(Stored data)
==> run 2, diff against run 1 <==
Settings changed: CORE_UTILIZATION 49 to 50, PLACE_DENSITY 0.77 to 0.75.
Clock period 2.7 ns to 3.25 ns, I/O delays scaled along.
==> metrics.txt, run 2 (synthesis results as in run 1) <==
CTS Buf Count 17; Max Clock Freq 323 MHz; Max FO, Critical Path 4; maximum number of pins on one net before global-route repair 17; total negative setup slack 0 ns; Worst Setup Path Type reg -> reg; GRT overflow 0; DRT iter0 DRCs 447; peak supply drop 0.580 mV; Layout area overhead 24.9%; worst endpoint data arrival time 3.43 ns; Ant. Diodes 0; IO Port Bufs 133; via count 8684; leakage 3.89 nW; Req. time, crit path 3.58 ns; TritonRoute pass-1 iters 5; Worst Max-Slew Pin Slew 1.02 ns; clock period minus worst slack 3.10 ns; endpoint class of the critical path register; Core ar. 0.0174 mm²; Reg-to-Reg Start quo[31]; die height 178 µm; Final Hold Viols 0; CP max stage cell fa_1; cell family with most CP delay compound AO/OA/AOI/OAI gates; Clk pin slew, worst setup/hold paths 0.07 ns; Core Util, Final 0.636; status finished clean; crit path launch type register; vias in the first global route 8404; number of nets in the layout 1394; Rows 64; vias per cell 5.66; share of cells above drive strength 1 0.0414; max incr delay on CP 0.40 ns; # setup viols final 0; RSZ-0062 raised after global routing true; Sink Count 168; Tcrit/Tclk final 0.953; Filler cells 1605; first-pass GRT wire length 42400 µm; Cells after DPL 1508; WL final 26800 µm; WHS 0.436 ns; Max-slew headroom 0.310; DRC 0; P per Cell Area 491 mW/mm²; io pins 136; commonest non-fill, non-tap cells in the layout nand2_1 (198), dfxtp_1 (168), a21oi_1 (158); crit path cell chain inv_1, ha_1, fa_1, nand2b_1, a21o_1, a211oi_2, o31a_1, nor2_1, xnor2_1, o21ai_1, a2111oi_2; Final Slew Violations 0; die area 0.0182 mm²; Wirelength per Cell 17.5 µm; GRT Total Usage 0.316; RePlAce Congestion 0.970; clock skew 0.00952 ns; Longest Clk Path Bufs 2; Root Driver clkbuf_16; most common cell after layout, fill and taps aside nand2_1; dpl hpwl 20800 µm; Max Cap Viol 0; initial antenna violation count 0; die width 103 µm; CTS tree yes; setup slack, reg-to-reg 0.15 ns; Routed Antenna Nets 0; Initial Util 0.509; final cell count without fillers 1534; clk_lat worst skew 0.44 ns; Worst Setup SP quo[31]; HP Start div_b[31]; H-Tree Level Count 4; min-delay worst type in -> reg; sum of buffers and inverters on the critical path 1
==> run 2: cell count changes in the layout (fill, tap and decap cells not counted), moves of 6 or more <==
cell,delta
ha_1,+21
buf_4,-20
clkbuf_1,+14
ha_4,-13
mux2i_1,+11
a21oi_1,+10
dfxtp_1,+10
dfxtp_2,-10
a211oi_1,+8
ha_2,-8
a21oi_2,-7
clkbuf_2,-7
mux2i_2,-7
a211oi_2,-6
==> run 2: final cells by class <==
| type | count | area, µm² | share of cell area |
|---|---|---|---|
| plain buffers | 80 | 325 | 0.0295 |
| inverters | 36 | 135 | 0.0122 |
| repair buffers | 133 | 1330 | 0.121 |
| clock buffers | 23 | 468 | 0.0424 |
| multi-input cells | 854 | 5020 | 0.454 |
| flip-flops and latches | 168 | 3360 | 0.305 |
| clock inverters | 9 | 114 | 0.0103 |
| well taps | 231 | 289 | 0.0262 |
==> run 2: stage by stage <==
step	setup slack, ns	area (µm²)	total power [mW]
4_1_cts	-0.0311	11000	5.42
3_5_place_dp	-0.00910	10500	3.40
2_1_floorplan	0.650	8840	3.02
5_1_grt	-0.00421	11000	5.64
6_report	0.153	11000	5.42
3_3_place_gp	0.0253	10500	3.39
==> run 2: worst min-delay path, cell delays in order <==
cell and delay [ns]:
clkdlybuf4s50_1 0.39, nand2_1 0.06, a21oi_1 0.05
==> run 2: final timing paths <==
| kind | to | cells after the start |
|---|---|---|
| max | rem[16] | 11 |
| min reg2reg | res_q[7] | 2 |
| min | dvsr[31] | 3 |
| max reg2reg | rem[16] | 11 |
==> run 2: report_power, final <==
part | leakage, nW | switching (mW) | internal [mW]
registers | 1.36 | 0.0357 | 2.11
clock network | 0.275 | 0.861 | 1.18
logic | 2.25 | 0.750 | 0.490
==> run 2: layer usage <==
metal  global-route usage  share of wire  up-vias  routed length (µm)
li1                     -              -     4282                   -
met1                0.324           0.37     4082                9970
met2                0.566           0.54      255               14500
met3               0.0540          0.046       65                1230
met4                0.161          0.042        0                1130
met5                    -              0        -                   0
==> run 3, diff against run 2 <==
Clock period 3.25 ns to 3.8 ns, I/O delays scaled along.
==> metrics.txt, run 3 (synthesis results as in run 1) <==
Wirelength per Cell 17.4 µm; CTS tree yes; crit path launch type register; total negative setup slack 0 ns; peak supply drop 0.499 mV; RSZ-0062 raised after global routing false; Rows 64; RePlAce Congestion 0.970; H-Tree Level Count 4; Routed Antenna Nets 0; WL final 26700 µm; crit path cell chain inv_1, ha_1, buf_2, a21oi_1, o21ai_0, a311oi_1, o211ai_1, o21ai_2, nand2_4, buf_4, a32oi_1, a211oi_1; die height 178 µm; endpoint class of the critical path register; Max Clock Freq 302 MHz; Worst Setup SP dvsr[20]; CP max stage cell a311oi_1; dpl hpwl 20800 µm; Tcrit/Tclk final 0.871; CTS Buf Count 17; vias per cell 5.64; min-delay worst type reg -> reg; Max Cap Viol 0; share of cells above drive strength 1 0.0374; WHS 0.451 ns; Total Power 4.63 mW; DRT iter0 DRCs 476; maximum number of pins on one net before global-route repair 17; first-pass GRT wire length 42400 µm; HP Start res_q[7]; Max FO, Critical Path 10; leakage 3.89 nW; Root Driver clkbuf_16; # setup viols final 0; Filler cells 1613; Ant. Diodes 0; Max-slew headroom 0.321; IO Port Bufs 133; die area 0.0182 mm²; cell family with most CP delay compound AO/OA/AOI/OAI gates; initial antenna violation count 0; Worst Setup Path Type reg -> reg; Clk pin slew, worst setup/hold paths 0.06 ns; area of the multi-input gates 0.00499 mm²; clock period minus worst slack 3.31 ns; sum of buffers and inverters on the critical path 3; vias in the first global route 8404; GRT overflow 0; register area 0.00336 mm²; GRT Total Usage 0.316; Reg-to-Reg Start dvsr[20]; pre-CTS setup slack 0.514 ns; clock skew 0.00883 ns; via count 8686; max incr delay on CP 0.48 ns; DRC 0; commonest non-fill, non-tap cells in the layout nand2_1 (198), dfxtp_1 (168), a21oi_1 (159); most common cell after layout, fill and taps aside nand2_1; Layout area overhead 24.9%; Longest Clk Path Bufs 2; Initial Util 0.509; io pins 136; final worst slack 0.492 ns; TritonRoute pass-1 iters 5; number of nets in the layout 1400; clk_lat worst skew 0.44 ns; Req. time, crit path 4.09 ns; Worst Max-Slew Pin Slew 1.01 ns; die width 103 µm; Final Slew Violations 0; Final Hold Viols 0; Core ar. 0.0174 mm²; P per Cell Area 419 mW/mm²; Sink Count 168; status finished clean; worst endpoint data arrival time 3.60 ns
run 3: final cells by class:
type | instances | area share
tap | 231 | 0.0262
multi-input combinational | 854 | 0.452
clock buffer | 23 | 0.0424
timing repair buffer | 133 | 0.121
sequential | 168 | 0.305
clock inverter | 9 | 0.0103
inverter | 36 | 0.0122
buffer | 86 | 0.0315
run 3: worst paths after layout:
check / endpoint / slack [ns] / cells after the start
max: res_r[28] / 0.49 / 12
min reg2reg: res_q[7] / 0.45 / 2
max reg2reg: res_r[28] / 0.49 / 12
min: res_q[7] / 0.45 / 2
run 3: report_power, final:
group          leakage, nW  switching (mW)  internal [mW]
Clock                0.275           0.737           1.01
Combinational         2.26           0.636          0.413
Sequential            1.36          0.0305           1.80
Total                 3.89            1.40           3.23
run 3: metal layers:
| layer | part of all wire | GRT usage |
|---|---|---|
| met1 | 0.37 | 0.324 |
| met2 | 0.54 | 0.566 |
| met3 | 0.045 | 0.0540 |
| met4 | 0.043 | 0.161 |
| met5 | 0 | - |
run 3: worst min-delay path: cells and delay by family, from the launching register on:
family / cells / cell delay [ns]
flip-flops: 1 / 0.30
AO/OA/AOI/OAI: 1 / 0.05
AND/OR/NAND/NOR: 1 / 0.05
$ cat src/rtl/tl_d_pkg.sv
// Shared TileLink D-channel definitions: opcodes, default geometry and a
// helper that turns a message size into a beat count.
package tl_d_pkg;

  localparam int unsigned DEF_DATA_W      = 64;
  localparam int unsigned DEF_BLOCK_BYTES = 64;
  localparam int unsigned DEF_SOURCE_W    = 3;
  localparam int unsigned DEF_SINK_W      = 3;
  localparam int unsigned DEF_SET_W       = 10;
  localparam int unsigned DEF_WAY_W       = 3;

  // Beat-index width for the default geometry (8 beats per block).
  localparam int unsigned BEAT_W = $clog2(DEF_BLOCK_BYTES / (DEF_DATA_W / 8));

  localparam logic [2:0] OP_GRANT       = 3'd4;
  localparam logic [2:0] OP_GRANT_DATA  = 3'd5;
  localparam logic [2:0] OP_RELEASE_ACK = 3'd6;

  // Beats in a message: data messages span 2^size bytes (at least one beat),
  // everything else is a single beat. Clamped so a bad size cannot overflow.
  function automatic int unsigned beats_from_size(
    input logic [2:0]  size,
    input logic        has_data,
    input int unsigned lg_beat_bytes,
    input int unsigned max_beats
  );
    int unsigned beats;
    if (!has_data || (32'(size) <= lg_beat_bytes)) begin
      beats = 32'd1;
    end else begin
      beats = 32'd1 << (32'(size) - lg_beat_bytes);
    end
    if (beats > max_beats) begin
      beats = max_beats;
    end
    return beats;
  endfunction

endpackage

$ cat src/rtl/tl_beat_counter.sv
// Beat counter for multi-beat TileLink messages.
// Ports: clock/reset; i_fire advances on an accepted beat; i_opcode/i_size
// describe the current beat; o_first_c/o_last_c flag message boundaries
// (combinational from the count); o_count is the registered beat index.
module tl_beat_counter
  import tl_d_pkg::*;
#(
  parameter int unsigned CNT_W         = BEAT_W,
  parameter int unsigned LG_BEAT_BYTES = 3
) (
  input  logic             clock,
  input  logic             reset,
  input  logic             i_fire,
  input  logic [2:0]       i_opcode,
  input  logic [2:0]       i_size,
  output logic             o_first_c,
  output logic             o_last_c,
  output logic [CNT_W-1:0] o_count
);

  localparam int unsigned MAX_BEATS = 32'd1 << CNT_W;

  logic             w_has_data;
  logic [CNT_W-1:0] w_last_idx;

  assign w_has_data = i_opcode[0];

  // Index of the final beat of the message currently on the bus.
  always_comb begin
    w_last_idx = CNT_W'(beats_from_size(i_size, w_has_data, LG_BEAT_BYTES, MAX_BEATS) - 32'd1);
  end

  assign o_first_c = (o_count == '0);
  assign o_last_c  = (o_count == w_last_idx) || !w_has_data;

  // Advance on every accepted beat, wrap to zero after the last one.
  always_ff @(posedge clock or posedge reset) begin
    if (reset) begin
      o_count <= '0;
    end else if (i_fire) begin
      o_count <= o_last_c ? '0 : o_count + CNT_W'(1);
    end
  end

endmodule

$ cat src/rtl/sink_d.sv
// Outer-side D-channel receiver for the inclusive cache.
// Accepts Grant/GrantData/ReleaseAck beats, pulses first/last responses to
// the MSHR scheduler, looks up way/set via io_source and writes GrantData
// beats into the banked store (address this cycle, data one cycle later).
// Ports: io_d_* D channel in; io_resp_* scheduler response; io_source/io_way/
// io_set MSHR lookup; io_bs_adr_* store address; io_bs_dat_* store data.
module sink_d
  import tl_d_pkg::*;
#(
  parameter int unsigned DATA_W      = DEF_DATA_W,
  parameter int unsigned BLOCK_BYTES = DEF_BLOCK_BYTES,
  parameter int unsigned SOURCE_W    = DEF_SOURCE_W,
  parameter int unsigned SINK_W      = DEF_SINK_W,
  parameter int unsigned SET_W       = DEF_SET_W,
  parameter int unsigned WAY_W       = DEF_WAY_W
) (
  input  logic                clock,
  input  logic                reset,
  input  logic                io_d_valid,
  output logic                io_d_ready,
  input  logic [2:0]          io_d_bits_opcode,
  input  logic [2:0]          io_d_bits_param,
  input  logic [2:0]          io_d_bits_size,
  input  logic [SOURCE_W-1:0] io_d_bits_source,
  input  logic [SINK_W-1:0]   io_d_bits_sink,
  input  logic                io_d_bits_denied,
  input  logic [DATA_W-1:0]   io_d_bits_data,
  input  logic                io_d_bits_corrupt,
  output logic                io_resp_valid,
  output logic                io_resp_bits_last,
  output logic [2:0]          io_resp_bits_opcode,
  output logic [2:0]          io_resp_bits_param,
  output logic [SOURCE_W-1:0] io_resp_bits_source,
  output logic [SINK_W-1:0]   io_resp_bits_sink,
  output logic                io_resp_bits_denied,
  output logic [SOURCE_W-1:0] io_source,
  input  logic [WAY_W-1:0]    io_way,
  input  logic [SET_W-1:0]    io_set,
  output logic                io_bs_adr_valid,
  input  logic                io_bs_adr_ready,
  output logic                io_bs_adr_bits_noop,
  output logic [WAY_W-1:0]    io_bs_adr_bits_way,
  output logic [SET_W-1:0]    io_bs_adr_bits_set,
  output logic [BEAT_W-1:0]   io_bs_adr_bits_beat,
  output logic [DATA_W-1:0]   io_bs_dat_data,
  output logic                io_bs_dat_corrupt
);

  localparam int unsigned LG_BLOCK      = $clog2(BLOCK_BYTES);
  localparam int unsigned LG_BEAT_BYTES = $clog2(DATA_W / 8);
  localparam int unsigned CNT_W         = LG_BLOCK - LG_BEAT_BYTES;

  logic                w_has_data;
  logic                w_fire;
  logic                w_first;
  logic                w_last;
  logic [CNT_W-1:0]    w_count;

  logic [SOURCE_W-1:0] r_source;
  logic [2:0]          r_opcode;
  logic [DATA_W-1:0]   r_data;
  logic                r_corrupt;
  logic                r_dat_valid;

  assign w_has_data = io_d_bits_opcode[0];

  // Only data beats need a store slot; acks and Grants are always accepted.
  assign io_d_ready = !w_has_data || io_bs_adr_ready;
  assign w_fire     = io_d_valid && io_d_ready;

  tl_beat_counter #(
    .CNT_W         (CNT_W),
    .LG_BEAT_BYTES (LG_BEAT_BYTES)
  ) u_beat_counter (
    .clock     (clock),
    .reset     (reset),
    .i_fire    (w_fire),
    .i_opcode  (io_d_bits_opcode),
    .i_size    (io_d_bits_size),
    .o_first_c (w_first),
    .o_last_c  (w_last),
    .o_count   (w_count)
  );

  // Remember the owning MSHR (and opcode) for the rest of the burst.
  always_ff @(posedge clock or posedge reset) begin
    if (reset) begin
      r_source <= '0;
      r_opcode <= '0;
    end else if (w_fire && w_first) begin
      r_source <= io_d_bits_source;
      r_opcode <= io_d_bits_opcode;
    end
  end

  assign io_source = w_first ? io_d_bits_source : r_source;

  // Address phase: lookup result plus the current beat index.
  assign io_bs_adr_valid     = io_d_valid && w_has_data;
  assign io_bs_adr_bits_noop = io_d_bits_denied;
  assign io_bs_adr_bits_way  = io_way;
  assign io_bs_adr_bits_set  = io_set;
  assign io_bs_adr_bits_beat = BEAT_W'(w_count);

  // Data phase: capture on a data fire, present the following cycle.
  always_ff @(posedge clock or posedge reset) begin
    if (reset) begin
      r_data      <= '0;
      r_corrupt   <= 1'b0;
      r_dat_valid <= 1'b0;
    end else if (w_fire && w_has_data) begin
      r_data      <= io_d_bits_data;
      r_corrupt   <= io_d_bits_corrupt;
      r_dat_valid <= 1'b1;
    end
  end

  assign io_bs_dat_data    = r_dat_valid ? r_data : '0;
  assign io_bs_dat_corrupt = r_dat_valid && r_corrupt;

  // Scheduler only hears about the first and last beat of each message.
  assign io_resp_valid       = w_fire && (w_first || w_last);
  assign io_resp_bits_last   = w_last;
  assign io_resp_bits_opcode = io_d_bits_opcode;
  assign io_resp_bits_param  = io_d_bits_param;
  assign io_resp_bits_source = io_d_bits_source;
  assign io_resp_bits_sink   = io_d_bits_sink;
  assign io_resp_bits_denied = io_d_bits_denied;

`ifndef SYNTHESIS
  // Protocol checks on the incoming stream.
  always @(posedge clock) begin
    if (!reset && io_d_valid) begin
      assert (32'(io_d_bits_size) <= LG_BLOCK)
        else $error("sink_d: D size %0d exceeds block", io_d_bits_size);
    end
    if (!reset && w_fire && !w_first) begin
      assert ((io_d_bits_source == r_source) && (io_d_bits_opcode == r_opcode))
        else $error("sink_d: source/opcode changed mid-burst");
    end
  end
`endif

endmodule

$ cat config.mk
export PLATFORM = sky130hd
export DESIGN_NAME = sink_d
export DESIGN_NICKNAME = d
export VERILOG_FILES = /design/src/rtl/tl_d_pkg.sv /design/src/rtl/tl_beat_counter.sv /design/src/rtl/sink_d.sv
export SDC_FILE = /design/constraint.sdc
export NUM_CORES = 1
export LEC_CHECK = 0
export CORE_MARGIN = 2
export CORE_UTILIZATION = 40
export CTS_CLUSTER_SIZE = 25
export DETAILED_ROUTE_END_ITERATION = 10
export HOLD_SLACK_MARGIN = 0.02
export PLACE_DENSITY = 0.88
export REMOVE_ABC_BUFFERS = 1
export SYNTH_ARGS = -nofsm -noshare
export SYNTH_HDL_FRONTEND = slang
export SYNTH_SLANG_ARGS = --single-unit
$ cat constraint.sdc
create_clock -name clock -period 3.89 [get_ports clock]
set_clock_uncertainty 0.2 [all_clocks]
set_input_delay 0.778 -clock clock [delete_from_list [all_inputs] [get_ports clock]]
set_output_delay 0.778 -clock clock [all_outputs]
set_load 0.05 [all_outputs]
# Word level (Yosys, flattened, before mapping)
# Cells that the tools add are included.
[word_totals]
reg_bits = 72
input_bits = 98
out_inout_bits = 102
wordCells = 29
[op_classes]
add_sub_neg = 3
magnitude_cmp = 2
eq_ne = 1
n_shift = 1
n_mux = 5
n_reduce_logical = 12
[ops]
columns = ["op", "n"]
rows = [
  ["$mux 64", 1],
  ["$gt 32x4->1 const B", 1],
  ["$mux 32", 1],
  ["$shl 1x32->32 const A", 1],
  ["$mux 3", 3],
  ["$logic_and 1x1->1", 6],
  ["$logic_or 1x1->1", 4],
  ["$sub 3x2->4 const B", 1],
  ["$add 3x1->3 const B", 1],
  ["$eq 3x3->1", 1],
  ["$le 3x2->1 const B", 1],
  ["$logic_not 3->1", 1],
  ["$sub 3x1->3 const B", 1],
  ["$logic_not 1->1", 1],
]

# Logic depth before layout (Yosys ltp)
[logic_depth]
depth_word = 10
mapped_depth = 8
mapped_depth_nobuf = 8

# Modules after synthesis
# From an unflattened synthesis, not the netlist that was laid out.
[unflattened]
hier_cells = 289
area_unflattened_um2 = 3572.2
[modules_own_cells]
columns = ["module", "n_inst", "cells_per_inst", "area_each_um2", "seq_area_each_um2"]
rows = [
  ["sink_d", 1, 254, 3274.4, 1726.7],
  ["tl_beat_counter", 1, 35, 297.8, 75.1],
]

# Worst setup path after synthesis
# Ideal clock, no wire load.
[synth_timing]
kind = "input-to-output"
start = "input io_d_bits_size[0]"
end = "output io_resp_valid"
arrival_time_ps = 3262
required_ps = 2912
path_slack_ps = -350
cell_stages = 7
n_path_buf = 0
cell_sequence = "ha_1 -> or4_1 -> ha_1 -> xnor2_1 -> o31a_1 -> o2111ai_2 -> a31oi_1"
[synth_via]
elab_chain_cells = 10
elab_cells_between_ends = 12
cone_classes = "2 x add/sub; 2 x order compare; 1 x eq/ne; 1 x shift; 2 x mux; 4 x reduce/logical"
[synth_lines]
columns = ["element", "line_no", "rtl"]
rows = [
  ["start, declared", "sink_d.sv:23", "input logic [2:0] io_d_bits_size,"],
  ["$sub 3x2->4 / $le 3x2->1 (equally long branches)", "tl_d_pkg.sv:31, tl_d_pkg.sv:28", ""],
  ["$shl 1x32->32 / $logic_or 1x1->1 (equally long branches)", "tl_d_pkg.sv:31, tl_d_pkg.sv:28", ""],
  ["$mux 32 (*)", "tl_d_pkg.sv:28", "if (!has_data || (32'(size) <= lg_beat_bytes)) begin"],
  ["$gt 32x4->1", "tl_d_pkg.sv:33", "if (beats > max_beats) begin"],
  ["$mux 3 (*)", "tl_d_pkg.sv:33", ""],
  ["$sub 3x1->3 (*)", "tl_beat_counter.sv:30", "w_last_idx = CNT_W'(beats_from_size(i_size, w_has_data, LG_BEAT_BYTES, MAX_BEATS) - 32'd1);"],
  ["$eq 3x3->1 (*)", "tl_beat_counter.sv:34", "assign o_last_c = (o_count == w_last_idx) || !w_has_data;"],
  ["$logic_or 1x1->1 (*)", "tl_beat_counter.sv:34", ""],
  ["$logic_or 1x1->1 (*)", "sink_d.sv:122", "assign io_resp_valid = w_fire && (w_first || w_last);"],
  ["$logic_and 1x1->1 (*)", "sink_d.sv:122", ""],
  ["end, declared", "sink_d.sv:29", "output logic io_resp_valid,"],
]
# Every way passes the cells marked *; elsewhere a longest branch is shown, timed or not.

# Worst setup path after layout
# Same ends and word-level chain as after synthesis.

PROMPT:
Find the lines in the records that contain the word "against", then copy every one of them.

WRITTEN ANSWER:
==> run 2, diff against run 1 <==
==> run 3, diff against run 2 <==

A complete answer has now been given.